Example 20 (Comparative)
An experiment was performed in a manner similar to Examples 17A and
17B, but in the absence of any added oligomeric copolymer solvent.
The resulting mixture, upon heating, formed a significant amount of
maleic anhydride (MA) resin, as indicated by total disappearance of
the MA peak in the proton NMR, while still leaving a large amount
of methyl vinylidene protons. Moreover, MA resin formation was
evidenced by the product being stuck to the reactor walls and the
formation of tar.
Example 21
Proton NMR Analysis of Reaction of Polyisobutene with MA
The reaction of PIB with MA can be monitored by proton NMR. The MA
peak in deuterochloroform is located at 7.07 ppm and the methyl
vinylidene olefin hydrogens are at 4.61 and 4.87 ppm. Disappearance
of these peaks, especially the PIB vinylidene peaks, indicates
copolymerization with the MA. IR can also be used to confirm that
copolymerization is occurring. Generally, the reaction is run until
the MA olefin peak disappears and the methyl vinylidene peaks have
significantly decreased.
Example 22
Saponification Number of PIBSA and PolyPIBSA
Approximately one gram of sample is weighed and dissolved in 30 ml
xylene in a 250-ml Erlenmeyer flask at room temperature. Unless
otherwise noted, the polyPIBSA product samples were filtered at
about reaction temperature to remove any MA hydrolysis product
(i.e., fumaric acid) and any poly MA resin.

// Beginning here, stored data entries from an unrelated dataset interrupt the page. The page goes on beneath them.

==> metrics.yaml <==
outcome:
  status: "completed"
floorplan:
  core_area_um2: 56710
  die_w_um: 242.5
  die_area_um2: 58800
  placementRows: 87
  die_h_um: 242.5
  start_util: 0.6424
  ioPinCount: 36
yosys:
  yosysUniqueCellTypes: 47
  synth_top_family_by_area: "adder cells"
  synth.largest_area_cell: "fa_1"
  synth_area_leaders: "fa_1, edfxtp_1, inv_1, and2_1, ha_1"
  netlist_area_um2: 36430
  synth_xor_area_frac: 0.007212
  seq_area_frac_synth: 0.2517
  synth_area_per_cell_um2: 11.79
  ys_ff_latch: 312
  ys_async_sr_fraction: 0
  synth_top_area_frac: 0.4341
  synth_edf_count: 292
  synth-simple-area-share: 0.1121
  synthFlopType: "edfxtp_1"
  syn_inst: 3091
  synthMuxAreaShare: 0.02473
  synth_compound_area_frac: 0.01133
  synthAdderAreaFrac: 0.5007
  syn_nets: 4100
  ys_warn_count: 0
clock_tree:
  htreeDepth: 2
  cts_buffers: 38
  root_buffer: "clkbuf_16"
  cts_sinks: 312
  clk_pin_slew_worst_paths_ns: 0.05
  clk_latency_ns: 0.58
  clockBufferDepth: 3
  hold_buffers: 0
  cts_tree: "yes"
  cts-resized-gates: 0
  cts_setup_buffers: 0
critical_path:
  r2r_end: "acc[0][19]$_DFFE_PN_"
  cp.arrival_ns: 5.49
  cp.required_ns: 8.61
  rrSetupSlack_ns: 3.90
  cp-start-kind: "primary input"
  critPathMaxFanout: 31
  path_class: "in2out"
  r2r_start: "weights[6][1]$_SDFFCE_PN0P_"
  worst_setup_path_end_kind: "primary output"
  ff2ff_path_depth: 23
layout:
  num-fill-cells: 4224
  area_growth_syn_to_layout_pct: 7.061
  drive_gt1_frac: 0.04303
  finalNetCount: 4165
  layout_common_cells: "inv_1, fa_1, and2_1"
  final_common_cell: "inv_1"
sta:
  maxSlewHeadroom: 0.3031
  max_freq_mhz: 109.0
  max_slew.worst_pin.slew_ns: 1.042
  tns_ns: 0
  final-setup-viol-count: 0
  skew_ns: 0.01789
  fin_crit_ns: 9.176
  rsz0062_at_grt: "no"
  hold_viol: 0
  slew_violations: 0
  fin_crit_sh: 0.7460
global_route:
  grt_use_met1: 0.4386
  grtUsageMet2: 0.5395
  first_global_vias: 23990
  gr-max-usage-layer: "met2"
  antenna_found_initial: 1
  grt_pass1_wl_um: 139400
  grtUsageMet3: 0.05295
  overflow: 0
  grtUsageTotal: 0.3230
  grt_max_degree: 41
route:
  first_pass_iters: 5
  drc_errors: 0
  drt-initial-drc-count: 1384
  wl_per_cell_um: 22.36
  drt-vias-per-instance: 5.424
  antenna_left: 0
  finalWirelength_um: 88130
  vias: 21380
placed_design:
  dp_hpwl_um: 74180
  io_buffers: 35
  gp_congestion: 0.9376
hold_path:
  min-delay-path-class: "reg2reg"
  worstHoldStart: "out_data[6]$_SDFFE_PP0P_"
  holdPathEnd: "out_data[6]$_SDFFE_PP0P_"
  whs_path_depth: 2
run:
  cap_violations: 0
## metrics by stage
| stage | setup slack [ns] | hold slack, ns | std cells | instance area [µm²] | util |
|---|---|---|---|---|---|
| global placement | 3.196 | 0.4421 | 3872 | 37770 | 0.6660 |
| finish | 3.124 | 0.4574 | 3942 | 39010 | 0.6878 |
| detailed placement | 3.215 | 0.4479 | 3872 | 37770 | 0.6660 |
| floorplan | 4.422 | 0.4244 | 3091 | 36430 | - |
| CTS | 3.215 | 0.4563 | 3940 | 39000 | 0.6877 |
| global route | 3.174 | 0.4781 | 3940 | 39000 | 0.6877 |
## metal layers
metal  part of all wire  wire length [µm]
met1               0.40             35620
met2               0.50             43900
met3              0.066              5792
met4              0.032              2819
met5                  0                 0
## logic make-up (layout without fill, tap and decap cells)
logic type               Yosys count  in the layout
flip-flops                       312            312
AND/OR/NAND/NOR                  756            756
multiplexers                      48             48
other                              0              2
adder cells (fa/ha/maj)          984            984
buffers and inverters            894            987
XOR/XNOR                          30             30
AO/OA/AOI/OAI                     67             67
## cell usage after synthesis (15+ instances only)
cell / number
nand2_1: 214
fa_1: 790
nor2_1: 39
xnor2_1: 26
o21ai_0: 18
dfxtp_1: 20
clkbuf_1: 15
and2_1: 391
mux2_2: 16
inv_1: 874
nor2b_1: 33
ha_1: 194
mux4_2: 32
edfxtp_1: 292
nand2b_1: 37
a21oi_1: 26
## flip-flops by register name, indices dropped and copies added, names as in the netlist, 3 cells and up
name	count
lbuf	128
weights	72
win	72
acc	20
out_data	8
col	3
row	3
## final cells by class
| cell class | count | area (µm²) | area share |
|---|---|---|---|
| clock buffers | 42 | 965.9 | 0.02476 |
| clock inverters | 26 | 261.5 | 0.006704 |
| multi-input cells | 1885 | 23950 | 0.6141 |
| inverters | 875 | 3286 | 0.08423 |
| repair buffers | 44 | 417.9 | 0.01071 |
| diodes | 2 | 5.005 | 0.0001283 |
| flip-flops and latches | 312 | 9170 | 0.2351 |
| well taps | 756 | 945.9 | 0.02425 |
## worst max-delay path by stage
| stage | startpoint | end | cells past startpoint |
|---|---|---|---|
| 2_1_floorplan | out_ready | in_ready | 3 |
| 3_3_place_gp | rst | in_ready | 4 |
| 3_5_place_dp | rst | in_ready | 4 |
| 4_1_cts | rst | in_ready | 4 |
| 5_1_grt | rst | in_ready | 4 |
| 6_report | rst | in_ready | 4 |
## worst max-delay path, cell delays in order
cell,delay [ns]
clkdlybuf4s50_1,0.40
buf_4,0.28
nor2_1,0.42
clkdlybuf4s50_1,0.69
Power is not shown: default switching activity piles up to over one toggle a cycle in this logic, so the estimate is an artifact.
<file path="config.mk">
export PLATFORM = sky130hd
export DESIGN_NAME = count_ctrl
export DESIGN_NICKNAME = d
export VERILOG_FILES = /design/src/rtl/count_ctrl_pkg.sv /design/src/rtl/count_ctrl_tick_gen.sv /design/src/rtl/count_ctrl.sv
export SDC_FILE = /design/constraint.sdc
export NUM_CORES = 1
export LEC_CHECK = 0
export BUFFER_PORTS_ARGS = -buffer_cell sky130_fd_sc_hd__buf_4
export CAP_MARGIN = 20
export CORE_ASPECT_RATIO = 0.7
export CORE_UTILIZATION = 45
export CTS_BUF_LIST = sky130_fd_sc_hd__clkbuf_16
export CTS_CLUSTER_DIAMETER = 80
export DETAILED_ROUTE_END_ITERATION = 10
export PLACE_DENSITY = 0.66
export SETUP_SLACK_MARGIN = 0.5
export SLEW_MARGIN = 20
export SYNTH_ARGS = -nofsm -noshare
export SYNTH_HDL_FRONTEND = slang
export SYNTH_SLANG_ARGS = --single-unit
</file>
<file path="constraint.sdc">
create_clock -name clk -period 3.83 [get_ports clk]
set_clock_uncertainty 0.05 [all_clocks]
set_input_delay 0 -clock clk [delete_from_list [all_inputs] [get_ports clk]]
set_output_delay 0 -clock clk [all_outputs]
set_load 0.02 [all_outputs]
</file>
<file path="config.mk">
export PLATFORM = sky130hd
export DESIGN_NAME = accum_dump_sat
export DESIGN_NICKNAME = d
export VERILOG_FILES = /design/src/rtl/dsp_pkg.sv /design/src/rtl/sat_shift.sv /design/src/rtl/accum_dump_sat.sv
export SDC_FILE = /design/constraint.sdc
export NUM_CORES = 1
export LEC_CHECK = 0
export BUFFER_PORTS_ARGS = -buffer_cell sky130_fd_sc_hd__buf_2
export CAP_MARGIN = 15
export CORE_ASPECT_RATIO = 1.75
export CORE_MARGIN = 3
export CORE_UTILIZATION = 55
export DETAILED_ROUTE_END_ITERATION = 16
export PLACE_DENSITY = 0.75
export SLEW_MARGIN = 20
export SYNTH_ARGS = -nofsm -noshare
export SYNTH_HDL_FRONTEND = slang
export SYNTH_SLANG_ARGS = --single-unit
</file>
<file path="constraint.sdc">
create_clock -name clk -period 10.7 [get_ports clk]
set_input_delay 2.14 -clock clk [delete_from_list [all_inputs] [get_ports clk]]
set_output_delay 2.14 -clock clk [all_outputs]
set_load 0.005 [all_outputs]
</file>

Twenty-five ml of KOH/methanol is added to the xylene solution. A
reflux condenser is attached and the mixture is heated to reflux
using a hotplate/stirrer and held at reflux for 20 minutes. A
ceramic spacer is placed beneath the flask, and 30 ml of isopropyl
alcohol is added through the condenser. The sample is then cooled
to about room temperature and back titrated with 0.5 Normal HCl,
using a Metrohm 670 auto titrator and a Dosimat 665 pump
system.
Comparisons with blanks provide the saponification number (SAP
number), which is mg of KOH/gm of sample.
Examples 23-25
Examples 23-25 were carried out following the general procedure of
Examples 16, 17A and 17B. The results are shown in Table II.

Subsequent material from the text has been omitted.